I have been analysing RNA seq data and I wanted to do gene set enrichment analysis with clusterprofiler package. I have used deseq2 to identify differentially expressed genes. I have set lfcThreshold = 1 while calling function results(). I have created a vector with log2 fold changes and Entrez names. I thought that gseGO function from clusterprofiler is the same thing as GSEA function from clusterprofiler is the same thing. Am I wrong? I have run gseGO on my sorted log2 fold changes list and then I ran GSEA function on the same list and specified TERM2GENE to be a gene list downloaded from broad's institute website (c5: GO).
Basicaly this is what I did:
gseaGO1 <- gseGO(geneList = foldchanges, OrgDb = org.Hs.eg.db, ont = 'All', nPerm = 1000, minGSSize = 10, pvalueCutoff = 0.05, verbose = FALSE) c5 <- read.gmt("c5.all.v7.0.entrez.gmt") gseaGO2 <- GSEA(foldchanges, TERM2GENE=c5, minGSSize = 10, nPerm = 1000, pvalueCutoff = 0.05, verbose=FALSE)
The results are very similar but not the same. I can see some of the GO sets in results of both gseaGO1 and gseaGO2 and as far as I can see they have the same enrichment score but different NES value, pvalue, padjusted (however differences are VERY small).

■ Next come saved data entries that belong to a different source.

===== src/lsu_rdata_align.sv =====
// Load data realignment

`timescale 1ns/1ps

module lsu_rdata_align import lsu_pkg::*; (
  input  logic    clk,
  input  logic    rst_n,
  input  logic    resp_valid_i,
  input  logic    resp_last_i,
  input  size_t   resp_size_i,
  input  logic    resp_sext_i,
  input  offset_t resp_offset_i,
  input  logic    resp_we_i,
  input  data_t   resp_rdata_i,
  output logic    rvalid_o,
  output data_t   rdata_o
);

  // First half of a split access
  logic    pend_q;
  offset_t pend_off_q;
  data_t   rdata_q;

  logic [63:0] rdata_full;
  logic [63:0] rdata_shift;

  // Pending flag, set by the first response of a split
  always_ff @(posedge clk or negedge rst_n) begin
    if (!rst_n) begin
      pend_q <= 1'b0;
    end else if (resp_valid_i) begin
      pend_q <= !resp_last_i;
    end
  end

  always_ff @(posedge clk) begin
    if (resp_valid_i && !resp_last_i) begin
      pend_off_q <= resp_offset_i;
      if (!resp_we_i) rdata_q <= resp_rdata_i;
    end
  end

  //////////////////////////////////////////////////
  // Join, shift and extend
  //////////////////////////////////////////////////

  // Unsplit words are doubled so shifted bytes wrap around
  assign rdata_full  = pend_q ? {resp_rdata_i, rdata_q} : {resp_rdata_i, resp_rdata_i};
  assign rdata_shift = rdata_full >> {resp_offset_i, 3'b000};

  always_comb begin
    case (resp_size_i)
      SIZE_BYTE: begin
        rdata_o = {{24{resp_sext_i && rdata_shift[7]}}, rdata_shift[7:0]};
      end
      SIZE_HALF: begin
        rdata_o = {{16{resp_sext_i && rdata_shift[15]}}, rdata_shift[15:0]};
      end
      default: begin
        rdata_o = rdata_shift[31:0];
      end
    endcase
  end

  // One strobe per operation
  assign rvalid_o = resp_valid_i && resp_last_i;

  // Both halves of a split carry the same byte offset
  a_split_offset: assert property (@(posedge clk) disable iff (!rst_n)
    (resp_valid_i && pend_q) |-> (resp_offset_i == pend_off_q));

endmodule


===== src/lsu_bus_ctrl.sv =====
// Load/store bus control

`timescale 1ns/1ps

module lsu_bus_ctrl import lsu_pkg::*; (
  input  logic    clk,
  input  logic    rst_n,
  input  logic    valid_i,
  input  logic    we_i,
  input  size_t   size_i,
  input  logic    sext_i,
  input  addr_t   addr_i,
  input  be_t     be_i,
  input  data_t   wdata_i,
  input  logic    split_i,
  input  offset_t offset_i,
  input  logic    bus_gnt_i,
  input  logic    bus_rvalid_i,
  input  data_t   bus_rdata_i,
  output logic    ready_o,
  output logic    busy_o,
  output logic    split_phase_o,
  output logic    bus_req_o,
  output addr_t   bus_addr_o,
  output logic    bus_we_o,
  output be_t     bus_be_o,
  output data_t   bus_wdata_o,
  output logic    resp_valid_o,
  output logic    resp_last_o,
  output size_t   resp_size_o,
  output logic    resp_sext_o,
  output offset_t resp_offset_o,
  output logic    resp_we_o,
  output data_t   resp_rdata_o
);

  cnt_t cnt_q;
  cnt_t cnt_d;
  logic grant;
  logic split_q;

  // Info queue, one entry per granted transaction
  size_t   q_size   [LSU_DEPTH];
  logic    q_sext   [LSU_DEPTH];
  offset_t q_offset [LSU_DEPTH];
  logic    q_we     [LSU_DEPTH];
  logic    q_last   [LSU_DEPTH];
  logic    wr_ptr_q;
  logic    rd_ptr_q;

  //////////////////////////////////////////////////
  // Request side
  //////////////////////////////////////////////////

  // Hold back while two transactions are in flight
  assign bus_req_o   = valid_i && (cnt_q < LSU_DEPTH);
  assign grant       = bus_req_o && bus_gnt_i;
  assign bus_addr_o  = addr_i;
  assign bus_we_o    = we_i;
  assign bus_be_o    = be_i;
  assign bus_wdata_o = wdata_i;

  // Operation done once its last phase is granted
  assign ready_o = grant && !split_i;
  assign busy_o  = valid_i || (cnt_q != 2'd0);

  // Split phase tracking
  always_ff @(posedge clk or negedge rst_n) begin
    if (!rst_n) begin
      split_q <= 1'b0;
    end else if (!valid_i) begin
      split_q <= 1'b0;
    end else if (grant) begin
      split_q <= split_i;
    end
  end

  assign split_phase_o = split_q;

  //////////////////////////////////////////////////
  // Outstanding count
  //////////////////////////////////////////////////

  always_comb begin
    case ({grant, bus_rvalid_i})
      2'b10:   cnt_d = cnt_q + 2'd1;
      2'b01:   cnt_d = cnt_q - 2'd1;
      default: cnt_d = cnt_q;
    endcase
  end

  always_ff @(posedge clk or negedge rst_n) begin
    if (!rst_n) begin
      cnt_q <= '0;
    end else begin
      cnt_q <= cnt_d;
    end
  end

  // Queue pointers
  always_ff @(posedge clk or negedge rst_n) begin
    if (!rst_n) begin
      wr_ptr_q <= 1'b0;
      rd_ptr_q <= 1'b0;
    end else begin
      if (grant) wr_ptr_q <= !wr_ptr_q;
      if (bus_rvalid_i) rd_ptr_q <= !rd_ptr_q;
    end
  end

  // Entry payload
  always_ff @(posedge clk) begin
    if (grant) begin
      q_size[wr_ptr_q]   <= size_i;
      q_sext[wr_ptr_q]   <= sext_i;
      q_offset[wr_ptr_q] <= offset_i;
      q_we[wr_ptr_q]     <= we_i;
      q_last[wr_ptr_q]   <= !split_i;
    end
  end

  // Response info from the queue head
  assign resp_valid_o  = bus_rvalid_i;
  assign resp_rdata_o  = bus_rdata_i;
  assign resp_size_o   = q_size[rd_ptr_q];
  assign resp_sext_o   = q_sext[rd_ptr_q];
  assign resp_offset_o = q_offset[rd_ptr_q];
  assign resp_we_o     = q_we[rd_ptr_q];
  assign resp_last_o   = q_last[rd_ptr_q];

  //////////////////////////////////////////////////
  // Checks
  //////////////////////////////////////////////////

  a_cnt_max: assert property (@(posedge clk) disable iff (!rst_n)
    cnt_q <= LSU_DEPTH);

  // Memory only answers granted transactions
  a_no_stray_resp: assert property (@(posedge clk) disable iff (!rst_n)
    bus_rvalid_i |-> (cnt_q != 2'd0));

  a_be_nonzero: assert property (@(posedge clk) disable iff (!rst_n)
    bus_req_o |-> (bus_be_o != 4'b0000));

endmodule


===== src/lsu_req_decode.sv =====
// Load/store request decode

`timescale 1ns/1ps

module lsu_req_decode import lsu_pkg::*; (
  input  addr_t   base_i,
  input  addr_t   offset_i,
  input  size_t   size_i,
  input  data_t   wdata_i,
  input  logic    split_phase_i,
  output addr_t   addr_o,
  output be_t     be_o,
  output data_t   wdata_o,
  output logic    split_o,
  output offset_t offset_o
);

  // Effective byte address of the access
  addr_t   eff_addr;
  offset_t off;

  assign eff_addr = base_i + offset_i;
  assign off      = eff_addr[1:0];
  assign offset_o = off;

  // Second phase goes to the next word, lane 0 upwards
  assign addr_o = split_phase_i ? ({eff_addr[31:2], 2'b00} + 32'd4) : eff_addr;

  //////////////////////////////////////////////////
  // Byte enables
  //////////////////////////////////////////////////

  always_comb begin
    be_o = 4'b0000;
    case (size_i)
      SIZE_BYTE: begin
        be_o = 4'b0001 << off;
      end
      SIZE_HALF: begin
        if (split_phase_i) begin
          // Only the upper byte spills into the next word
          be_o = 4'b0001;
        end else begin
          case (off)
            2'd0:    be_o = 4'b0011;
            2'd1:    be_o = 4'b0110;
            2'd2:    be_o = 4'b1100;
            default: be_o = 4'b1000;
          endcase
        end
      end
      default: begin
        if (split_phase_i) begin
          // Remaining low lanes of the word
          case (off)
            2'd1:    be_o = 4'b0001;
            2'd2:    be_o = 4'b0011;
            default: be_o = 4'b0111;
          endcase
        end else begin
          be_o = 4'b1111 << off;
        end
      end
    endcase
  end

  //////////////////////////////////////////////////
  // Write data rotation
  //////////////////////////////////////////////////

  // Rotate left so byte 0 lands on lane off; wrapped bytes feed phase two
  always_comb begin
    case (off)
      2'd0:    wdata_o = wdata_i;
      2'd1:    wdata_o = {wdata_i[23:0], wdata_i[31:24]};
      2'd2:    wdata_o = {wdata_i[15:0], wdata_i[31:16]};
      default: wdata_o = {wdata_i[7:0],  wdata_i[31:8]};
    endcase
  end

  // Split decision
  // Only raised in the first phase
  always_comb begin
    split_o = 1'b0;
    if (!split_phase_i) begin
      if ((size_i == SIZE_WORD) && (off != 2'd0)) begin
        split_o = 1'b1;
      end
      if ((size_i == SIZE_HALF) && (off == 2'd3)) begin
        split_o = 1'b1;
      end
    end
  end

endmodule


===== config.mk =====
export PLATFORM = sky130hd
export DESIGN_NAME = lsu_top
export DESIGN_NICKNAME = d
export VERILOG_FILES = /design/src/lsu_pkg.sv /design/src/lsu_top.sv /design/src/lsu_rdata_align.sv /design/src/lsu_bus_ctrl.sv /design/src/lsu_req_decode.sv
export SDC_FILE = /design/constraint.sdc
export NUM_CORES = 1
export LEC_CHECK = 0
export BUFFER_PORTS_ARGS = -buffer_cell sky130_fd_sc_hd__buf_4
export CAP_MARGIN = 0
export CORE_MARGIN = 2
export CORE_UTILIZATION = 25
export CTS_CLUSTER_SIZE = 16
export DETAILED_ROUTE_END_ITERATION = 10
export PLACE_DENSITY = 0.45
export SLEW_MARGIN = 20
export SYNTH_ARGS = -nofsm -noshare
export SYNTH_HDL_FRONTEND = slang
export SYNTH_HIERARCHICAL = 1
export SYNTH_SLANG_ARGS = --single-unit

===== constraint.sdc =====
create_clock -name clk -period 4 [get_ports clk]
set_clock_uncertainty 0.15 [all_clocks]
set_input_delay 0.2 -clock clk [delete_from_list [all_inputs] [get_ports clk]]
set_output_delay 0.2 -clock clk [all_outputs]
set_load 0.02 [all_outputs]
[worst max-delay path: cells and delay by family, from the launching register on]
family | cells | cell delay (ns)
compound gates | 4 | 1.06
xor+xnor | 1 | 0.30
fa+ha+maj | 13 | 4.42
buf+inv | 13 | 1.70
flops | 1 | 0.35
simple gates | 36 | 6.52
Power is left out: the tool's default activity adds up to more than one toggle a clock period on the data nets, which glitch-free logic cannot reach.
### config.mk
export PLATFORM = sky130hd
export DESIGN_NAME = rv_decoder
export DESIGN_NICKNAME = d
export VERILOG_FILES = /design/src/rv_pkg.sv /design/src/rv_imm_gen.sv /design/src/rv_op_decode.sv /design/src/rv_hazard_fsm.sv /design/src/rv_decode_reg.sv /design/src/rv_decoder.sv
export SDC_FILE = /design/constraint.sdc
export NUM_CORES = 1
export LEC_CHECK = 0
export BUFFER_PORTS_ARGS = -buffer_cell sky130_fd_sc_hd__clkbuf_2
export CAP_MARGIN = 10
export CORE_MARGIN = 3
export CORE_UTILIZATION = 40
export DETAILED_ROUTE_END_ITERATION = 6
export PLACE_DENSITY = 0.77
export SLEW_MARGIN = 20
export SYNTH_ARGS = -nofsm -noshare
export SYNTH_HDL_FRONTEND = slang
export SYNTH_SLANG_ARGS = --single-unit
### constraint.sdc
create_clock -name clk_i -period 2 [get_ports clk_i]
set_input_delay 0.3 -clock clk_i [delete_from_list [all_inputs] [get_ports clk_i]]
set_output_delay 0.3 -clock clk_i [all_outputs]
set_load 0.05 [all_outputs]
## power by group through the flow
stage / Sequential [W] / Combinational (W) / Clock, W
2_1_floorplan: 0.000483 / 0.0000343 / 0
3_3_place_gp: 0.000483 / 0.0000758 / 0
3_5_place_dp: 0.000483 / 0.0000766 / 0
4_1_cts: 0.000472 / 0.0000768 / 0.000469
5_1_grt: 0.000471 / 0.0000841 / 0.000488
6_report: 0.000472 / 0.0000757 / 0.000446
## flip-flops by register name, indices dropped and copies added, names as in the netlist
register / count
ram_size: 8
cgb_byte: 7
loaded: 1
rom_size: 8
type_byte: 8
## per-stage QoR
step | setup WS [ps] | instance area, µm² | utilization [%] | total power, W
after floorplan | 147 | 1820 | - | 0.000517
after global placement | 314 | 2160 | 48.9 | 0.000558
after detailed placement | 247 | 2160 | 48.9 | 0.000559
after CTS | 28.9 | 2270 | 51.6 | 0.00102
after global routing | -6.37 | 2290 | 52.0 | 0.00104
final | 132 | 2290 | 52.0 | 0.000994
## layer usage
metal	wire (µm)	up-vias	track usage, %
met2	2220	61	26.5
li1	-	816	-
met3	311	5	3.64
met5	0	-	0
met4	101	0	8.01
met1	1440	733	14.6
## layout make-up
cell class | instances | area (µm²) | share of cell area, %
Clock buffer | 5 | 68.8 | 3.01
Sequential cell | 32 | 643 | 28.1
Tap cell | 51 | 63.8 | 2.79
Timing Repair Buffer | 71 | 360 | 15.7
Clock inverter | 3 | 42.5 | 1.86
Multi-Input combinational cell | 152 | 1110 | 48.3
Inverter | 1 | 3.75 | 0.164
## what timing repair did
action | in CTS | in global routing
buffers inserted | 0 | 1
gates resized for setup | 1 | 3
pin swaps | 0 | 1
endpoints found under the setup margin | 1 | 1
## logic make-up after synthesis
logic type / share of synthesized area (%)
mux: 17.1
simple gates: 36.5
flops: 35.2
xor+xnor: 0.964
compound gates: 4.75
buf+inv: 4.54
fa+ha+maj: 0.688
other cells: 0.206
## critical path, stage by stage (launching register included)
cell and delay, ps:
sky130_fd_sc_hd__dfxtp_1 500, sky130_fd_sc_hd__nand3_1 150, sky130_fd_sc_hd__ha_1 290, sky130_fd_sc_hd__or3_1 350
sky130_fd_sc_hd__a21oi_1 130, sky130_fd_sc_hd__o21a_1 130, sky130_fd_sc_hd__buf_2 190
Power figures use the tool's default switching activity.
**src/hw/cart_pkg.sv**
```systemverilog
// cartridge package: bus types, header offsets, download codes and region codes
package cart_pkg;

	// --------------------------------------------------
	// basic bus and memory types
	// --------------------------------------------------
	typedef logic [15:0] cart_addr_t;   // cpu side cartridge address
	typedef logic [7:0]  cart_byte_t;   // cpu data byte
	typedef logic [15:0] rom_word_t;    // rom store word
	typedef logic [23:0] rom_waddr_t;   // rom store word address
	typedef logic [16:0] cram_addr_t;   // byte address into cart ram, 16 x 8 KB
	typedef logic [8:0]  rom_bank_t;    // 16 KB rom bank, up to 512 banks
	typedef logic [3:0]  ram_bank_t;    // 8 KB ram bank, up to 16 banks

	// memory bank controller kinds we handle
	typedef enum logic [2:0] {
		none = 3'd0,    // plain 32 KB rom, no mapper
		mbc1 = 3'd1,
		mbc2 = 3'd2,
		mbc3 = 3'd3,    // rtc registers not modelled
		mbc5 = 3'd4
	} mbc_kind_e;

	// decoded cartridge header
	typedef struct packed {
		mbc_kind_e mbc;
		rom_bank_t rom_mask;   // mirrors the rom bank number by rom size
		ram_bank_t ram_mask;   // same for the ram bank
		logic      cgb_game;   // colour title
		logic      loaded;     // a rom image has been seen
	} cart_info_t;

	// cpu written bank registers
	typedef struct packed {
		rom_bank_t rom_bank;
		ram_bank_t ram_bank;
		logic      ram_enable;
		logic      mbc1_mode;  // 0: 16/8 mode, 1: 4/32 mode
		logic      rtc_mode;   // mbc3 rtc selected in the a000 window
	} bank_state_t;

	// --------------------------------------------------
	// download stream
	// --------------------------------------------------
	// byte addresses of the header words, high byte of a word is the odd address
	localparam rom_waddr_t hdr_cgb_offset  = 24'h000142;  // cgb flag at 0x143
	localparam rom_waddr_t hdr_type_offset = 24'h000146;  // cart type at 0x147
	localparam rom_waddr_t hdr_size_offset = 24'h000148;  // rom size 0x148, ram size 0x149

	localparam logic [7:0] idx_rom_a = 8'h01;   // .gb image
	localparam logic [7:0] idx_rom_b = 8'h80;   // .gbc image

	localparam logic [3:0] ram_enable_key = 4'hA;

	// --------------------------------------------------
	// cpu address regions, address bits 15..13
	// --------------------------------------------------
	typedef enum logic [2:0] {
		ram_enable  = 3'b000,   // 0000-1fff write: ram enable
		rom_bank    = 3'b001,   // 2000-3fff write: rom bank
		ram_bank    = 3'b010,   // 4000-5fff write: ram bank / rtc select
		mode_sel    = 3'b011,   // 6000-7fff write: mbc1 banking mode
		cram_window = 3'b101    // a000-bfff: cartridge ram
	} cart_region_e;

endpackage

```
**src/hw/cart_bus_if.sv**
```systemverilog
// cartridge bus interface: cpu address, strobes, write data and cpu clock enable
`timescale 1ns/1ps

interface cart_bus_if;

	logic                  ce;     // cpu clock enable
	cart_pkg::cart_addr_t  addr;   // cpu cartridge address
	logic                  rd;     // cpu read strobe
	logic                  wr;     // cpu write strobe
	cart_pkg::cart_byte_t  di;     // data from cpu to cart

	// bank registers take full writes
	modport regs (
		input ce,
		input addr,
		input wr,
		input di
	);

	// address mapping and read mux
	modport decode (
		input addr,
		input rd,
		input wr
	);

	// ram array only needs the enable and write data
	modport store (
		input ce,
		input di
	);

endinterface

```
**src/hw/cart_bus_decode.sv**
```systemverilog
// cartridge bus decode: rom and ram address mapping, download path and cpu read mux
`timescale 1ns/1ps

module cart_bus_decode (
	input  logic                   rom_dl,
	input  logic                   dl_wr,
	input  cart_pkg::rom_waddr_t   dl_addr,
	input  cart_pkg::rom_word_t    dl_data,
	cart_bus_if.decode             bus,
	input  cart_pkg::cart_info_t   info,
	input  cart_pkg::bank_state_t  banks,
	input  cart_pkg::rom_word_t    rom_rdata,
	input  cart_pkg::cart_byte_t   cram_q,
	output cart_pkg::rom_waddr_t   rom_addr,
	output logic                   rom_we,
	output cart_pkg::rom_word_t    rom_wdata,
	output cart_pkg::cram_addr_t   cram_addr,
	output logic                   cram_we,
	output cart_pkg::cart_byte_t   cart_do
);

	cart_pkg::rom_bank_t   eff_bank;   // effective bank for 4000-7fff
	cart_pkg::rom_bank_t   cpu_bank;   // bank for the current cpu address
	cart_pkg::ram_bank_t   ram_sel;    // ram bank before masking
	cart_pkg::cart_byte_t  ram_byte;
	logic                  in_cram;

	assign in_cram = (bus.addr[15:13] == cart_pkg::cram_window);

	// --------------------------------------------------
	// rom banking
	// --------------------------------------------------
	always_comb begin
		case (info.mbc)
			// mode 0: ram bank bits drive rom bank 6..5
			cart_pkg::mbc1: eff_bank = banks.mbc1_mode ?
				{4'b0000, banks.rom_bank[4:0]} :
				{2'b00, banks.ram_bank[1:0], banks.rom_bank[4:0]};
			cart_pkg::mbc2,
			cart_pkg::mbc3: eff_bank = {2'b00, banks.rom_bank[6:0]};
			cart_pkg::mbc5: eff_bank = banks.rom_bank;
			default:        eff_bank = {8'd0, bus.addr[14]};   // flat 32 KB
		endcase

		if (bus.addr[15:14] == 2'b01)
			cpu_bank = eff_bank & info.rom_mask;   // mirror small roms
		else
			cpu_bank = 9'd0;                       // fixed bank 0
	end

	// download addresses are bytes, the rom store takes words
	assign rom_addr  = rom_dl ? {1'b0, dl_addr[23:1]} :
		{2'b00, cpu_bank, bus.addr[13:1]};
	assign rom_we    = rom_dl && dl_wr;
	assign rom_wdata = rom_dl ? dl_data : 16'h0000;

	// --------------------------------------------------
	// ram banking
	// --------------------------------------------------
	always_comb begin
		case (info.mbc)
			cart_pkg::mbc1: ram_sel = banks.mbc1_mode ? banks.ram_bank : 4'd0;
			cart_pkg::mbc3,
			cart_pkg::mbc5: ram_sel = banks.ram_bank;
			default:        ram_sel = 4'd0;   // no mapper or mbc2 internal ram
		endcase
	end

	assign cram_addr = {ram_sel & info.ram_mask, bus.addr[12:0]};
	assign cram_we   = bus.wr && in_cram && banks.ram_enable;   // store adds the ce

	// --------------------------------------------------
	// cpu read data
	// --------------------------------------------------
	always_comb begin
		if (!banks.ram_enable)
			ram_byte = 8'hFF;                          // disabled ram floats high
		else if (banks.rtc_mode)
			ram_byte = 8'h00;                          // rtc registers not there
		else if (info.mbc == cart_pkg::mbc2 && bus.addr[15:9] == 7'b1010000)
			ram_byte = {4'hF, cram_q[3:0]};            // 512 x 4 bit ram
		else
			ram_byte = cram_q;

		if (!info.loaded)
			cart_do = 8'h00;
		else if (bus.rd && in_cram)
			cart_do = ram_byte;
		else
			cart_do = bus.addr[0] ? rom_rdata[15:8] : rom_rdata[7:0];
	end

endmodule

```
**src/flat_wrapper.sv**
```systemverilog
// flat-port wrapper written by rule: the top's interface ports become plain ports
module cart_bus_decode_flat 
  (rom_dl, dl_wr, dl_addr, dl_data, info, banks, rom_rdata, cram_q, rom_addr, rom_we, rom_wdata, cram_addr, cram_we, cart_do, bus_addr, bus_rd, bus_wr);
  cart_bus_if bus_i ();
  input  logic rom_dl;
  input  logic dl_wr;
  input  cart_pkg::rom_waddr_t dl_addr;
  input  cart_pkg::rom_word_t dl_data;
  input  cart_pkg::cart_info_t info;
  input  cart_pkg::bank_state_t banks;
  input  cart_pkg::rom_word_t rom_rdata;
  input  cart_pkg::cart_byte_t cram_q;
  output cart_pkg::rom_waddr_t rom_addr;
  output logic rom_we;
  output cart_pkg::rom_word_t rom_wdata;
  output cart_pkg::cram_addr_t cram_addr;
  output logic cram_we;
  output cart_pkg::cart_byte_t cart_do;
  input wire logic [$bits(bus_i.addr)-1:0] bus_addr;
  input wire logic [$bits(bus_i.rd)-1:0] bus_rd;
  input wire logic [$bits(bus_i.wr)-1:0] bus_wr;
  assign bus_i.addr = bus_addr;
  assign bus_i.rd = bus_rd;
  assign bus_i.wr = bus_wr;
  cart_bus_decode u_core (.rom_dl(rom_dl), .dl_wr(dl_wr), .dl_addr(dl_addr), .dl_data(dl_data), .bus(bus_i), .info(info), .banks(banks), .rom_rdata(rom_rdata), .cram_q(cram_q), .rom_addr(rom_addr), .rom_we(rom_we), .rom_wdata(rom_wdata), .cram_addr(cram_addr), .cram_we(cram_we), .cart_do(cart_do));
endmodule
```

So my questions are: are the gseGO and GSEA functions form clusterprofiler package the same (in a mathematical sense)? Additionally, I have defined c5.all.v7.0.entrez.gmt to be gene set database for GSEA function, but which gene set database is used for gseGO?
Even though I am new to this analysis I have read a lot about it but it still isn't clear to me this. Thank you very much for your time and help.